WHAT YOU WILL DO> Across the records, how many lines contain "feeder"? Answer with the number alone.

RECORDS FOR PROCESSING>
□ □ □ □ □ □ □
### config.mk
export PLATFORM = sky130hd
export DESIGN_NAME = mm_bit_serializer
export DESIGN_NICKNAME = d
export VERILOG_FILES = /design/src/rtl/mm_pkg.sv /design/src/rtl/mm_bit_serializer.sv
export SDC_FILE = /design/constraint.sdc
export NUM_CORES = 1
export LEC_CHECK = 0
export BUFFER_PORTS_ARGS = -buffer_cell sky130_fd_sc_hd__buf_2
export CAP_MARGIN = 20
export CORE_MARGIN = 2
export CORE_UTILIZATION = 47
export CTS_CLUSTER_SIZE = 8
export DETAILED_ROUTE_END_ITERATION = 6
export PLACE_DENSITY = 0.71
export SLEW_MARGIN = 0
export SYNTH_ARGS = -nofsm -noshare
export SYNTH_HDL_FRONTEND = slang
export SYNTH_SLANG_ARGS = --single-unit
### constraint.sdc
create_clock -name clk -period 1.45 [get_ports clk]
set_input_delay 0.145 -clock clk [delete_from_list [all_inputs] [get_ports clk]]
set_output_delay 0.145 -clock clk [all_outputs]
set_load 0.02 [all_outputs]
### src/rtl/mm_pkg.sv
// Shared types for the serial run-detector datapath: the serializer FSM
// state and the default word width used by the feeder stage.
package mm_pkg;

  typedef enum logic [0:0] {
    SER_IDLE,
    SER_SHIFT
  } ser_state_t;

  localparam int MM_WORD_W = 8;

endpackage

### src/rtl/mm_bit_serializer.sv
// Parallel-to-serial feeder: accepts words on a valid/ready handshake and
// emits one bit per unpaused cycle, with dout_cen qualifying each bit.
module mm_bit_serializer
  import mm_pkg::*;
#(
  parameter int WIDTH     = MM_WORD_W,
  parameter bit MSB_FIRST = 1'b1
) (
  input  logic             clk,
  input  logic             resetn,
  input  logic             in_valid,
  output logic             in_ready,
  input  logic [WIDTH-1:0] in_data,
  input  logic             pause,
  output logic             dout_bit,
  output logic             dout_cen,
  output logic             last_bit,
  output logic             busy
);

  localparam int CW = $clog2(WIDTH);
  localparam logic [CW-1:0] CNT_LAST = CW'(WIDTH - 1);

  ser_state_t       state_q, state_d;
  logic [WIDTH-1:0] sreg_q, sreg_d;
  logic [CW-1:0]    cnt_q, cnt_d;
  logic [WIDTH-1:0] sreg_shifted;
  logic             head_bit;
  logic             accept;

  // Shift toward whichever end is currently presented on dout_bit.
  assign sreg_shifted = MSB_FIRST ? {sreg_q[WIDTH-2:0], 1'b0}
                                  : {1'b0, sreg_q[WIDTH-1:1]};
  assign head_bit     = MSB_FIRST ? sreg_q[WIDTH-1] : sreg_q[0];

  assign busy     = (state_q == SER_SHIFT);
  assign dout_bit = busy & head_bit;
  assign dout_cen = busy & ~pause;
  assign last_bit = dout_cen & (cnt_q == CNT_LAST);
  // in_ready depends combinationally on pause through last_bit.
  assign in_ready = (state_q == SER_IDLE) | last_bit;
  assign accept   = in_valid & in_ready;

  always_comb begin
    state_d = state_q;
    sreg_d  = sreg_q;
    cnt_d   = cnt_q;
    if (dout_cen) begin
      if (cnt_q == CNT_LAST) begin
        state_d = SER_IDLE;
        sreg_d  = '0;
        cnt_d   = '0;
      end else begin
        sreg_d = sreg_shifted;
        cnt_d  = cnt_q + CW'(1);
      end
    end
    // A reload on the final bit overrides the drain, keeping the stream gapless.
    if (accept) begin
      state_d = SER_SHIFT;
      sreg_d  = in_data;
      cnt_d   = '0;
    end
  end

  always_ff @(posedge clk) begin
    if (!resetn) begin
      state_q <= SER_IDLE;
      sreg_q  <= '0;
      cnt_q   <= '0;
    end else begin
      state_q <= state_d;
      sreg_q  <= sreg_d;
      cnt_q   <= cnt_d;
    end
  end

endmodule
□ □ □ □ □ □ □
PROBLEM SOLUTION> 2